Sunday, July 24, 2011

The ideal school, 2

This is from Charles H. Ham, Mind and Hand, 1880:
The Ideal School is an institution which develops and trains to usefulness the moral, physical, and intellectual powers of man. It is what Comenius called Humanity's workshop, and in America it is becoming the natural center of the Public School system. The building, well-designed for its occupancy, is large, airy, open to the light on every side, amply provided with all appliances, requisite for instruction in the arts and sciences, and finished interiorly and exteriorly in the highest style of use and beautiful architectural effects. The distinguishing characteristic of the Ideal School Building is its chimney, which rises far above the roof, from whose tall stack, a column of smoke issues, and the hum and whir of machinery is heard, and the heavy thud of the sledge hammer resounding on the anvil, smites the ear.
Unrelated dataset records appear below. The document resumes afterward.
Context: an optimization exercise on an open-source flow, tuned for small area, a short achievable clock period and few clock cycles. The choices shown serve that exercise and are no tape-out recipe. Only simulation tests tie the RTL to the original design; equivalence was not proved. Power figures rest on the tool's default switching activity, not on a simulated workload.

the previous run:
Design psudolegal_board, start of the top module:
module psudolegal_board(
  input logic clk,
  input logic rst,
  input logic        in_pos_valid,
  input logic [3:0]  in_pos_data,
  input logic        in_pos_sop,
  input logic        in_pos_eop,
  input logic        in_wtp,
  input logic [3:0]  in_castle,
  input logic [3:0]  in_ep,
  input logic       start,
  output reg        o_uci_valid,
  output reg [20:0] o_uci_data,
  output reg        o_uci_sop,
  output reg        o_uci_eop
  );
  reg [255:0] bdv;
  always @(posedge clk)
    if (in_pos_valid) bdv <= {bdv[251:0], in_pos_data};
  reg       wtp_r;
  reg [3:0] cas_r;
  reg [3:0] ep_r;
  always @(posedge clk) begin
    wtp_r <= in_wtp;
    cas_r <= in_castle;
    ep_r  <= in_ep;
  end
  function automatic [5:0] pidx(input [2:0] r, input [2:0] f);
    pidx = {r, ~f};
  endfunction
  wire [63:0] occ, colw, own;
  genvar gi;
  generate
    for (gi = 0; gi < 64; gi = gi + 1) begin : sq
      assign occ[gi]  = |bdv[gi*4 +: 3];
      assign colw[gi] = bdv[gi*4 + 3];
      assign own[gi]  = occ[gi] & (colw[gi] == wtp_r);
    end
  endgenerate
  function automatic [3:0] sqv(input [255:0] b, input integer p);
    sqv = b[p*4 +: 4];
  endfunction
  reg  [5:0] cnt;      
  reg        vld_d;    
  always @(posedge clk) begin
    if (in_pos_valid) cnt <= in_pos_sop ? 6'd1 : cnt + 6'd1;
    vld_d <= in_pos_valid;
  end
  wire [2:0] wj = cnt[2:0] + 3'd6;    
  function automatic ray(input [255:0] b, input integer p0, input integer st,
                         input [2:0] n, input bit by_white, input bit diag,
                         input integer kmin, input integer kmax);
    integer k;
    reg a;
    reg [3:0] c;
    begin
      a = 1'b0;
      for (k = 6; k >= 0; k = k - 1) begin
        c = b[(p0 + k*st)*4 +: 4];
        if (k < kmax && (k < kmin || k < n))
          a = (c == {by_white, 3'd2} || c == {by_white, diag ? 3'd4 : 3'd3}) ||
              (c[2:0] == 3'd0 && a);
      end
      ray = a;
    end
  endfunction
  function automatic is_pc(input [3:0] c, input bit w, input [2:0] t);
    is_pc = c == {w, t};
  endfunction
  wire w1 = ray(bdv, 9, 8, 3'd7, 1'b0, 1'b0, 7, 7) |              
  ...
export LEC_CHECK = 0
export ABC_AREA = 1
export CAP_MARGIN = 40
export CORE_MARGIN = 2
export CORE_UTILIZATION = 60
export CTS_CLUSTER_DIAMETER = 100
export CTS_CLUSTER_SIZE = 20
export PLACE_DENSITY = 0.7
export SETUP_SLACK_MARGIN = 1.0
export SLEW_MARGIN = 40
create_clock -name core_clock -period 13.0 [get_ports {clk}]
standard.sh (not shown) runs the stock make flow with config.mk's settings and CLKGATE_MAP_FILE= SYNTH_SCRIPT=/design/flow/synth_recipe.tcl, a recipe that flattens the netlist after the stock synthesis.
==> flow/flow/run.sh <==
#!/bin/bash
set -euo pipefail
bash standard.sh SETUP_SLACK_MARGIN=9.3 finish > flow.log 2>&1
The previous run ended with every stage complete and zero timing, DRC or antenna violations.
Testbench counts of the previous run, summed over its fixed seeds: cycles 117,286.
Input changes introduced in the current run (baseline for comparison: the previous run):
==> flow/flow/run.sh <==
#!/bin/bash
set -euo pipefail
bash standard.sh SETUP_SLACK_MARGIN=9.5 finish > flow.log 2>&1
Results
Per the comparison of the current run with the previous run, sequential share of layout area saw a decrease; critical path depth went down 11; clock skew essentially unchanged.
Number of ordinary and repair buffers in the finished layout ends up higher on the current run.
On the current run: core utilization is 2.2 points higher than what the previous run gave.
Diff the previous run -> the current run: total leakage power higher; ratio of final minimum period to clock period now smaller; cell count now larger.
Remaining max-slew budget at the tightest pin is lower on the current run

psudolegal_board again, from the RTL that the note above started with.
export LEC_CHECK = 0
export ABC_AREA = 1
export CAP_MARGIN = 40
export CORE_MARGIN = 2
export CORE_UTILIZATION = 60
export CTS_CLUSTER_DIAMETER = 120
export CTS_CLUSTER_SIZE = 25
export PLACE_DENSITY = 0.7
export SETUP_SLACK_MARGIN = 1.0
export SLEW_MARGIN = 40
create_clock -name core_clock -period 13.0 [get_ports {clk}]
==> flow/flow/run.sh <==
#!/bin/bash
set -euo pipefail
bash standard.sh SETUP_SLACK_MARGIN=9.5 finish > flow.log 2>&1
The baseline finished with timing, DRC and antenna clean.
Testbench counts at the start, summed over its fixed seeds: cycles 117,286.
Next try:
- ABC_AREA: 1 -> default
- CORE_UTILIZATION: 60 -> 40
- CTS_CLUSTER_DIAMETER: 120 -> default
- CTS_CLUSTER_SIZE: 25 -> default
- PLACE_DENSITY: 0.7 -> 0.6
After rerunning: The new run went through all stages and came out clean; die area climbs by 48%; register-to-register slack gets worse by 0.35 ns; worst setup slack gets worse by 0.35 ns; maximum frequency drops by 8.6%; power climbs by 22%.
Next try:
- ABC_AREA: default -> 1
After rerunning: The changed run ran to the end with no violations; critical path depth rose by 11; combinational power decreases by 8.7%; die area climbs by 0.51%; synthesized cell count increases by 36%; wire length increases by 6.6%; flip-flop and latch count is unchanged; utilization went down by 0.13 points; hold slack is about the same.

port drivers added, routing unchanged:
In the flow no input, the clock included, has a driving cell. The finished layouts below were timed again as built, in two steps.
Step 1 assumes that a clkbuf_16 drives the clock port and a buf_2 every other input.
Step 2 times the ports against the registers' clock, not the clock port: input delays grow and output delays shrink by t, the midpoint of the rising clock arrivals with the driver on.
Slacks: ideal ports / drivers / drivers and shift; pairs: ideal ports / drivers.
run	t, ns	setup slack, ns	slew at the worst register clock pin (ns)	worst slew at a driven data input, ns
the previous run	0.631	9.189 / 9.189 / 8.803	0.11 / 0.11	0.05
the current run	0.633	9.376 / 9.318 / 8.993	0.10 / 0.10	0.06
the first run of note 2	0.626	9.296 / 9.296 / 8.980	0.12 / 0.12	0.06
the second run of note 2	0.653	8.950 / 8.950 / 8.910	0.07 / 0.07	0.05
the third run of note 2	0.641	9.360 / 9.330 / 8.950	0.07 / 0.07	0.06
After both steps setup and hold are still met in every run listed. The setup slack of the third run of note 2, which loses most, moves by -0.030 ns with the drivers and by -0.410 ns with both steps.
It is then, a factory rather than a school?

No. It is a school; the school of the future; the school that is to dignify labor; the school that is to generate power; the school where every sound contributes to the harmony of development, where the brain informs the muscle, where thought directs every blow, where the mind, the eye, and the hand constitute an invincible triple alliance. This is the school that Locke dreamed of , that Bacon wished for, that Rousseau described, and that Comenius, Pestalozzi, and Froebel struggled in vain to establish.

It is then, science and the arts in apotheosis. For it be, as claimed, the Ideal School, it is destined to lift the veil from the face of Nature, to reveal her most precious secrets, and to divert to man's use all her treasures.

Yes; it is to other schools what the diamond is to other precious stones--the last analysis of educational thought. It is the philosopher's stone in education; the incarnated dream of the alchemist, which dissolved earth, air, and water into their original elements, and recombined them to compass man's immortality.
The illustration above is from Ham's book, showing the Carpenter's "Laboratory." Laboratory c.1600, "building set apart for scientific experiments," from M.L. laboratorium "a place for labor or work," from L. laboratus, pp. of laborare "to work" and the like. And so you can see that in the ideal school, work, and the exploration of physical reality are united.

Tomorrow my ESSA class on Creative Box Making starts in the Clear Spring School Woodworking "Laboratory," meaning a place where you engage the real world through hands on learning. My class is full at 8 craftsmen, and I will be posting photos in the coming week of what I hope will be learning at its very best.